**DIRECTIONS:** Starting at the top of the data and ending with the line that holds "MOVE_RIGHT = 2'd3", transcribe each line exactly; include both ends.

**Records from a data source:**
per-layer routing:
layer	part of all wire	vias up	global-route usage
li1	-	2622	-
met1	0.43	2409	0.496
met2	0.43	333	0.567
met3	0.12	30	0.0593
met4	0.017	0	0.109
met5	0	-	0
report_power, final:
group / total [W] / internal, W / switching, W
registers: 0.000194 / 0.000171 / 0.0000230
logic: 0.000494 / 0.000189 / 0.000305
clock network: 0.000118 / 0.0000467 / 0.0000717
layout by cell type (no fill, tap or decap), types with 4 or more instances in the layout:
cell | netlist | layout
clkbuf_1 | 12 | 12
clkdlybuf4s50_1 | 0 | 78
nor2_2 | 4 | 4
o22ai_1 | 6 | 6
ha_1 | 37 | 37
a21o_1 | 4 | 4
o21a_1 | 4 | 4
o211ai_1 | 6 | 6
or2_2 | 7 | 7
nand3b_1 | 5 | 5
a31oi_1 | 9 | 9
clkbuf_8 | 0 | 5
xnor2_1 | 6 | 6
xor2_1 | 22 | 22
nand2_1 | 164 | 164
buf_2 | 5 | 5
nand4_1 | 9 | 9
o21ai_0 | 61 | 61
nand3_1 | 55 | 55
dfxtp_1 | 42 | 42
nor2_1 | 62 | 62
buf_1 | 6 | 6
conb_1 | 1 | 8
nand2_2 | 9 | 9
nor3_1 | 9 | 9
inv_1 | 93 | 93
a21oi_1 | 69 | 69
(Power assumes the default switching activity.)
==> src/rtl/keypad_pkg.sv <==
// Shared grid geometry, key codes, state/direction types and cell helpers
// for the keypad cursor controller.
package keypad_pkg;

    localparam int GRID_COLS = 5;
    localparam int GRID_ROWS = 3;
    localparam int X_ORIGIN  = 60;
    localparam int Y_ORIGIN  = 160;
    localparam int X_PITCH   = 90;
    localparam int Y_PITCH   = 100;

    localparam logic [2:0] LAST_COL  = 3'(GRID_COLS - 1);
    localparam logic [1:0] LAST_ROW  = 2'(GRID_ROWS - 1);
    localparam logic [2:0] RESET_COL = 3'd2;
    localparam logic [1:0] RESET_ROW = 2'd1;

    localparam logic [3:0] KEY_ADD   = 4'hA;
    localparam logic [3:0] KEY_SUB   = 4'hB;
    localparam logic [3:0] KEY_MUL   = 4'hC;
    localparam logic [3:0] KEY_DIV   = 4'hD;
    localparam logic [3:0] KEY_EQ    = 4'hE;
    localparam logic [3:0] RESET_KEY = 4'h5;

    localparam int BTN_RIGHT = 0;
    localparam int BTN_LEFT  = 1;
    localparam int BTN_DOWN  = 2;
    localparam int BTN_UP    = 3;
    localparam int BTN_SEL   = 4;
    localparam int NUM_BTNS  = 5;

    typedef enum logic [1:0] {
        SEL_IDLE     = 2'd0,
        SEL_VALID    = 2'd1,
        SEL_WAIT_REL = 2'd2
    } sel_state_e;

    typedef enum logic [1:0] {
        MOVE_UP    = 2'd0,
        MOVE_DOWN  = 2'd1,
        MOVE_LEFT  = 2'd2,
        MOVE_RIGHT = 2'd3
    } move_dir_e;

    function automatic logic [3:0] key_at(input logic [2:0] col, input logic [1:0] row);
        logic [3:0] code;
        code = 4'h0;
        case (row)
            2'd0: case (col)
                3'd0: code = 4'h7;
                3'd1: code = 4'h8;
                3'd2: code = 4'h9;
                3'd3: code = KEY_ADD;
                3'd4: code = KEY_DIV;
                default: code = 4'h0;
            endcase
            2'd1: case (col)
                3'd0: code = 4'h4;
                3'd1: code = 4'h5;
                3'd2: code = 4'h6;
                3'd3: code = KEY_SUB;
                3'd4: code = KEY_MUL;
                default: code = 4'h0;
            endcase
            2'd2: case (col)
                3'd0: code = 4'h1;
                3'd1: code = 4'h2;
                3'd2: code = 4'h3;
                3'd3: code = 4'h0;
                3'd4: code = KEY_EQ;
                default: code = 4'h0;
            endcase
            default: code = 4'h0;
        endcase
        return code;
    endfunction

    function automatic logic [2:0] next_col(input logic [2:0] col, input move_dir_e dir,
                                            input logic wrap);
        logic [2:0] col_n;
        col_n = col;
        if (dir == MOVE_RIGHT)
            col_n = (col == LAST_COL) ? (wrap ? 3'd0 : LAST_COL) : col + 3'd1;
        else if (dir == MOVE_LEFT)
            col_n = (col == 3'd0) ? (wrap ? LAST_COL : 3'd0) : col - 3'd1;
        return col_n;
    endfunction

    function automatic logic [1:0] next_row(input logic [1:0] row, input move_dir_e dir,
                                            input logic wrap);
        logic [1:0] row_n;
        row_n = row;
        if (dir == MOVE_DOWN)
            row_n = (row == LAST_ROW) ? (wrap ? 2'd0 : LAST_ROW) : row + 2'd1;
        else if (dir == MOVE_UP)
            row_n = (row == 2'd0) ? (wrap ? LAST_ROW : 2'd0) : row - 2'd1;
        return row_n;
    endfunction

    function automatic logic [9:0] pixel_x(input logic [2:0] col);
        return 10'(X_ORIGIN + X_PITCH * int'(col));
    endfunction

    function automatic logic [9:0] pixel_y(input logic [1:0] row);
        return 10'(Y_ORIGIN + Y_PITCH * int'(row));
    endfunction

endpackage

==> src/rtl/btn_debounce.sv <==
// Two-flop synchronizer, stability-count debouncer and one-cycle rising-edge
// pulse for a single raw pushbutton.
module btn_debounce #(
    parameter int DEBOUNCE_CYCLES = 500000
) (
    input  logic clk,
    input  logic rst_n,
    input  logic btn_raw,
    output logic level,
    output logic press
);

    localparam int CW = (DEBOUNCE_CYCLES > 1) ? $clog2(DEBOUNCE_CYCLES) : 1;
    localparam logic [CW-1:0] CNT_LAST = CW'(DEBOUNCE_CYCLES - 1);

    logic [1:0]    sync_q, sync_d;
    logic          level_q, level_d;
    logic          press_q, press_d;
    logic [CW-1:0] cnt_q, cnt_d;

    // The count only runs while the synchronized input disagrees with the
    // accepted level, so any sample that matches the old level restarts it.
    always_comb begin
        sync_d  = {sync_q[0], btn_raw};
        level_d = level_q;
        press_d = 1'b0;
        cnt_d   = '0;
        if (sync_q[1] != level_q) begin
            if (cnt_q == CNT_LAST) begin
                level_d = sync_q[1];
                press_d = sync_q[1];
            end else begin
                cnt_d = cnt_q + 1'b1;
            end
        end
    end

    always_ff @(posedge clk or negedge rst_n) begin
        if (!rst_n) begin
            sync_q  <= 2'b00;
            level_q <= 1'b0;
            press_q <= 1'b0;
            cnt_q   <= '0;
        end else begin
            sync_q  <= sync_d;
            level_q <= level_d;
            press_q <= press_d;
            cnt_q   <= cnt_d;
        end
    end

    assign level = level_q;
    assign press = press_q;

endmodule

==> src/rtl/keypad_cursor_ctrl.sv <==
// On-screen keypad: debounced buttons move a cursor over a 5x3 key grid once
// per frame, and a select handshake reports the highlighted key.
module keypad_cursor_ctrl
    import keypad_pkg::*;
#(
    parameter int DEBOUNCE_CYCLES = 500000,
    parameter int WRAP            = 1
) (
    input  logic       clk,
    input  logic       rst_n,
    input  logic       btn_up,
    input  logic       btn_down,
    input  logic       btn_left,
    input  logic       btn_right,
    input  logic       btn_sel,
    input  logic       vsync,
    input  logic       key_ack,
    output logic [2:0] cursor_col,
    output logic [1:0] cursor_row,
    output logic [9:0] cursor_x,
    output logic [9:0] cursor_y,
    output logic [3:0] key_code,
    output logic       key_valid
);

    localparam logic WRAP_EN = (WRAP != 0);

    logic [NUM_BTNS-1:0] btn_raw;
    logic [NUM_BTNS-1:0] btn_level;
    logic [NUM_BTNS-1:0] btn_press;
    logic                unused_levels;

    assign btn_raw = {btn_sel, btn_up, btn_down, btn_left, btn_right};
    assign unused_levels = ^btn_level[BTN_UP:BTN_RIGHT];

    for (genvar i = 0; i < NUM_BTNS; i++) begin : g_btn
        btn_debounce #(
            .DEBOUNCE_CYCLES(DEBOUNCE_CYCLES)
        ) u_btn_debounce (
            .clk    (clk),
            .rst_n  (rst_n),
            .btn_raw(btn_raw[i]),
            .level  (btn_level[i]),
            .press  (btn_press[i])
        );
    end

    logic [1:0] vs_sync_q, vs_sync_d;
    logic       vs_prev_q, vs_prev_d;
    logic       vs_fall;

    logic       sel_evt;
    logic       move_evt;
    move_dir_e  move_dir;

    logic       pend_valid_q, pend_valid_d;
    move_dir_e  pend_dir_q, pend_dir_d;
    logic [2:0] col_q, col_d;
    logic [1:0] row_q, row_d;
    logic [9:0] x_q, x_d;
    logic [9:0] y_q, y_d;

    sel_state_e state_q;
    logic       key_valid_q;
    logic [3:0] key_code_q;

    // Select wins outright; otherwise the highest-priority direction is kept.
    always_comb begin
        sel_evt  = btn_press[BTN_SEL];
        move_evt = !btn_press[BTN_SEL] && (|btn_press[BTN_UP:BTN_RIGHT]);
        if (btn_press[BTN_UP])
            move_dir = MOVE_UP;
        else if (btn_press[BTN_DOWN])
            move_dir = MOVE_DOWN;
        else if (btn_press[BTN_LEFT])
            move_dir = MOVE_LEFT;
        else
            move_dir = MOVE_RIGHT;
    end

    assign vs_sync_d = {vs_sync_q[0], vsync};
    assign vs_prev_d = vs_sync_q[1];
    assign vs_fall   = vs_prev_q && !vs_sync_q[1];

    always_comb begin
        pend_valid_d = pend_valid_q;
        pend_dir_d   = pend_dir_q;
        col_d        = col_q;
        row_d        = row_q;
        if (vs_fall) begin
            if (pend_valid_q) begin
                col_d = next_col(col_q, pend_dir_q, WRAP_EN);
                row_d = next_row(row_q, pend_dir_q, WRAP_EN);
            end
            pend_valid_d = 1'b0;
        end
        if (move_evt && (!pend_valid_q || vs_fall)) begin
            pend_valid_d = 1'b1;
            pend_dir_d   = move_dir;
        end
        x_d = pixel_x(col_d);
        y_d = pixel_y(row_d);
    end

    always_ff @(posedge clk or negedge rst_n) begin
        if (!rst_n) begin
            vs_sync_q    <= 2'b11;
            vs_prev_q    <= 1'b1;
            pend_valid_q <= 1'b0;
            pend_dir_q   <= MOVE_UP;
            col_q        <= RESET_COL;
            row_q        <= RESET_ROW;
            x_q          <= pixel_x(RESET_COL);
            y_q          <= pixel_y(RESET_ROW);
        end else begin
            vs_sync_q    <= vs_sync_d;
            vs_prev_q    <= vs_prev_d;
            pend_valid_q <= pend_valid_d;
            pend_dir_q   <= pend_dir_d;
            col_q        <= col_d;
            row_q        <= row_d;
            x_q          <= x_d;
            y_q          <= y_d;
        end
    end

    // Select handshake; key_code stays at the latched cell while the cursor moves on.
    always_ff @(posedge clk or negedge rst_n) begin
        if (!rst_n) begin
            state_q     <= SEL_IDLE;
            key_valid_q <= 1'b0;
            key_code_q  <= RESET_KEY;
        end else begin
            case (state_q)
                SEL_IDLE: begin
                    if (sel_evt) begin
                        key_code_q  <= key_at(col_q, row_q);
                        key_valid_q <= 1'b1;
                        state_q     <= SEL_VALID;
                    end
                end
                SEL_VALID: begin
                    if (key_ack) begin
                        key_valid_q <= 1'b0;
                        state_q     <= btn_level[BTN_SEL] ? SEL_WAIT_REL : SEL_IDLE;
                    end
                end
                SEL_WAIT_REL: begin
                    if (!btn_level[BTN_SEL])
                        state_q <= SEL_IDLE;
                end
                default: begin
                    key_valid_q <= 1'b0;
                    state_q     <= SEL_IDLE;
                end
            endcase
        end
    end

    assign cursor_col = col_q;
    assign cursor_row = row_q;
    assign cursor_x   = x_q;
    assign cursor_y   = y_q;
    assign key_code   = key_code_q;
    assign key_valid  = key_valid_q;

endmodule

==> config.mk <==
export PLATFORM = sky130hd
export DESIGN_NAME = keypad_cursor_ctrl
export DESIGN_NICKNAME = d
export VERILOG_FILES = /design/src/rtl/keypad_pkg.sv /design/src/rtl/btn_debounce.sv /design/src/rtl/keypad_cursor_ctrl.sv
export SDC_FILE = /design/constraint.sdc
export NUM_CORES = 1
export LEC_CHECK = 0
export ABC_AREA = 1
export BUFFER_PORTS_ARGS = -buffer_cell sky130_fd_sc_hd__buf_2
export CAP_MARGIN = 20
export CORE_MARGIN = 8
export CORE_UTILIZATION = 40
export DETAILED_ROUTE_END_ITERATION = 6
export PLACE_DENSITY_LB_ADDON = 0.05
export SYNTH_ARGS = -nofsm -noshare
export SYNTH_HDL_FRONTEND = slang
export SYNTH_SLANG_ARGS = --single-unit
==> constraint.sdc <==
create_clock -name clk -period 3.6 [get_ports clk]
set_input_delay 0.18 -clock clk [delete_from_list [all_inputs] [get_ports clk]]
set_output_delay 0.18 -clock clk [all_outputs]
set_load 0.02 [all_outputs]
==> flow_summary.toml <==
[detailed_routing]
wl_per_cell_um = 13.4
num_vias = 6255
remaining_drc_errors = 0
drt_first_iter_violations = 404
top_layer_used = "met4"
wirelength_mm = 17.2
via_per_inst = 4.87
met2WireLength_mm = 7.63
first_pass_iters = 5
met3_length_um = 677
antenna_left = 0
wl_met1_mm = 8.71

[global_routing]
grt-ovfl-total = 0
grt_use_total_pct = 15.2
grt_pass1_wl_mm = 29.7
antenna_found_initial = 0
grt_pass1_vias = 6103
grt_max_degree = 60

[sta]
fmax_mhz = 310
finalSetupViolCount = 0
post-route-period-util_pct = 89.5
hold_ws_ps = 292
tns_ps = 0
slew_headroom_pct = 59.1
slew_violations = 0
rsz0062_at_grt = "no"
worst_clock_skew_ps = 6.47
hold_viol_final = 0
tightest_slew_ps = 608
fin_crit_ps = 3220

[cts]
clock_path_buffers = 2
clk_pin_slew_ps = 60
clock_latency_ps = 420
cts_sinks = 145
htreeDepth = 4
cts_tree = "done"
cts_buffers = 17
cts_root_buffer = "clkbuf_16"

[logic_synthesis]
synth_top_family_by_area = "simple AND/OR/NAND/NOR gates"
yosys.area_share.simple_pct = 29.9
yosys.cell_types.count = 46
synth-seq-cells = 145
synth-compound-area-share_pct = 6.84
synthFlopType = "dfrtp_1"
muxShareOfSynthArea_pct = 0
yosys.area.top_type_share_pct = 42.7
synth.area.top_cells = "dfrtp_1 (43%), nand2_1 (7.5%), inv_1 (7.1%)"
synth_cells = 950
syn_area_per_cell_um2 = 8.21
synth_commonest_cells = "nand2_1 (155), inv_1 (147), dfrtp_1 (133)"
synth_edf_count = 0
yosys.area_share.adder_pct = 4.43
ys.warnings.count = 0
synth_xor_area_share_pct = 3.82
synth.cell_area_mm2 = 0.00779
yosysSeqAreaShare_pct = 46.7
yosysTopAreaCell = "dfrtp_1"
synthArstFlopShare_pct = 100
synth.most_common_cell = "nand2_1"

[place]
place_area_mm2 = 0.00826
post-dp-hpwl_mm = 12.8
port_buffers = 34
gp_congestion = 0.832

[layout]
diodes = 0
drive_gt1_share_pct = 13.2
final_nets = 1042
syn2layout_area_growth_pct = 14.7
design_area_mm2 = 0.00894

[floorplan]
start_util_pct = 40.4
dieArea_mm2 = 0.0242
coreArea_mm2 = 0.0193
ios = 39
die_w_um = 156
die_y_um = 156
rows = 51

[setup_path]
worstSetupEndpointType = "register"
required_ps = 3910
worstPathArrival_ps = 3530
critPathKind = "register to register"
cp_max_fo = 6
crit_path_start_kind = "register"

[worst_hold_path]
hold_class = "primary input to asynchronous set/reset pin"

[pwr]
p_leak_nw = 4.00
p_total_mw = 3.54
power_density_mw_per_mm2 = 395
max-vdd-ir-drop_uv = 279

[outcome]
status = "completed"

[flow_run]
cap_violations = 0
where the power goes:
group	total, mW	leakage, nW	switching [mW]	internal, mW
combinational	0.110	1.80	0.0791	0.0312
clock	1.75	0.281	0.694	1.05
sequential	1.68	1.92	0.0224	1.65
repair_timing:
item | in CTS | in global routing
gates resized for setup | 0 | 3
hold buffers | 8 | 0
endpoints found under the setup margin | 0 | 2
setup buffers | 0 | 0
hold endpoints to repair | 61 | 0
worst max-delay path: stages (launching register included):
cell and delay, ps:
dfstp_2 580, inv_1 100, ha_1 210, inv_1 140, nor2_1 80, o21ai_0 150
a21oi_1 80, a21oi_1 250, ha_1 270, ha_1 190, inv_1 60, fa_1 420
xnor2_2 220, nand2_1 100, nand3b_1 170, nand2_1 70, nand2_1 50
routing by layer:
| layer | global-route usage [%] | vias up |
|---|---|---|
| li1 | - | 3218 |
| met1 | 21.1 | 2927 |
| met2 | 23.3 | 97 |
| met3 | 3.43 | 13 |
| met4 | 4.44 | 0 |
| met5 | 0 | - |
metrics by stage:
| step | cells | utilization [%] | setup WS [ps] |
|---|---|---|---|
| floorplan | 953 | - | 538 |
| global placement | 1244 | 42.9 | 285 |
| detailed placement | 1244 | 42.9 | 224 |
| CTS | 1284 | 46.4 | 206 |
| global route | 1284 | 46.4 | 19.6 |
| finish | 1284 | 46.4 | 376 |
registers in the layout (all words and copies together), names as in the netlist, 2 cells and up:
signal                       count
g_btn.u_btn_debounce.cnt_q      95
cursor_y                         5
cursor_x                         8
vs_sync_q                        2
g_btn.u_btn_debounce.level       5
key_code                         4
g_btn.u_btn_debounce.sync_q     10
state_q                          2
pend_dir_q                       2
g_btn.u_btn_debounce.press       5
cursor_col                       3
final timing paths:
path                       cells past startpoint                                         from                                          end  slack (ps)
max                                           16                      cursor_col[1]$_DFF_PN1_                        cursor_x[8]$_DFF_PN0_         380
min                                            2                                        rst_n   g_btn[0].u_btn_debounce.cnt_q[8]$_DFF_PN0_         290
max reg2reg                                   16                      cursor_col[1]$_DFF_PN1_                        cursor_x[8]$_DFF_PN0_         380
min reg2reg                                    0  g_btn[0].u_btn_debounce.sync_q[0]$_DFF_PN0_  g_btn[0].u_btn_debounce.sync_q[1]$_DFF_PN0_         350
max in group asynchronous                      3                                        rst_n                        cursor_x[4]$_DFF_PN1_        2450
min in group clk                               0  g_btn[0].u_btn_debounce.sync_q[0]$_DFF_PN0_  g_btn[0].u_btn_debounce.sync_q[1]$_DFF_PN0_         350
cell type report:
class	count	area, um^2
Clock buffer	19	453
Clock inverter	13	136
Fill cell	1973	10300
Inverter	151	567
Multi-Input combinational cell	646	3530
Sequential cell	145	3640
Tap cell	265	332
Timing Repair Buffer	45	279
layout by cell type (no fill, tap or decap), drive strengths merged, types with 24 or more instances in the layout:
cell type / n
xor2: 27
o21ai: 24
nand4: 50
nand3: 52
nand2: 167
a21oi: 40
ha: 26
dfrtp: 133
nor3: 43
nor2: 144
inv: 151
buf: 37
cell families after synthesis:
kind of cell | after synthesis
DFF | 145
and+or+nand+nor | 488
adders and majority gates | 27
buffers and inverters | 162
AOI/OAI and AO/OA | 93
other | 1
xor gates and xnor gates | 34
Note: power is estimated with default switching activity, not from simulation.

**RESPONSE:**
per-layer routing:
layer	part of all wire	vias up	global-route usage
li1	-	2622	-
met1	0.43	2409	0.496
met2	0.43	333	0.567
met3	0.12	30	0.0593
met4	0.017	0	0.109
met5	0	-	0
report_power, final:
group / total [W] / internal, W / switching, W
registers: 0.000194 / 0.000171 / 0.0000230
logic: 0.000494 / 0.000189 / 0.000305
clock network: 0.000118 / 0.0000467 / 0.0000717
layout by cell type (no fill, tap or decap), types with 4 or more instances in the layout:
cell | netlist | layout
clkbuf_1 | 12 | 12
clkdlybuf4s50_1 | 0 | 78
nor2_2 | 4 | 4
o22ai_1 | 6 | 6
ha_1 | 37 | 37
a21o_1 | 4 | 4
o21a_1 | 4 | 4
o211ai_1 | 6 | 6
or2_2 | 7 | 7
nand3b_1 | 5 | 5
a31oi_1 | 9 | 9
clkbuf_8 | 0 | 5
xnor2_1 | 6 | 6
xor2_1 | 22 | 22
nand2_1 | 164 | 164
buf_2 | 5 | 5
nand4_1 | 9 | 9
o21ai_0 | 61 | 61
nand3_1 | 55 | 55
dfxtp_1 | 42 | 42
nor2_1 | 62 | 62
buf_1 | 6 | 6
conb_1 | 1 | 8
nand2_2 | 9 | 9
nor3_1 | 9 | 9
inv_1 | 93 | 93
a21oi_1 | 69 | 69
(Power assumes the default switching activity.)
==> src/rtl/keypad_pkg.sv <==
// Shared grid geometry, key codes, state/direction types and cell helpers
// for the keypad cursor controller.
package keypad_pkg;

    localparam int GRID_COLS = 5;
    localparam int GRID_ROWS = 3;
    localparam int X_ORIGIN  = 60;
    localparam int Y_ORIGIN  = 160;
    localparam int X_PITCH   = 90;
    localparam int Y_PITCH   = 100;

    localparam logic [2:0] LAST_COL  = 3'(GRID_COLS - 1);
    localparam logic [1:0] LAST_ROW  = 2'(GRID_ROWS - 1);
    localparam logic [2:0] RESET_COL = 3'd2;
    localparam logic [1:0] RESET_ROW = 2'd1;

    localparam logic [3:0] KEY_ADD   = 4'hA;
    localparam logic [3:0] KEY_SUB   = 4'hB;
    localparam logic [3:0] KEY_MUL   = 4'hC;
    localparam logic [3:0] KEY_DIV   = 4'hD;
    localparam logic [3:0] KEY_EQ    = 4'hE;
    localparam logic [3:0] RESET_KEY = 4'h5;

    localparam int BTN_RIGHT = 0;
    localparam int BTN_LEFT  = 1;
    localparam int BTN_DOWN  = 2;
    localparam int BTN_UP    = 3;
    localparam int BTN_SEL   = 4;
    localparam int NUM_BTNS  = 5;

    typedef enum logic [1:0] {
        SEL_IDLE     = 2'd0,
        SEL_VALID    = 2'd1,
        SEL_WAIT_REL = 2'd2
    } sel_state_e;

    typedef enum logic [1:0] {
        MOVE_UP    = 2'd0,
        MOVE_DOWN  = 2'd1,
        MOVE_LEFT  = 2'd2,
        MOVE_RIGHT = 2'd3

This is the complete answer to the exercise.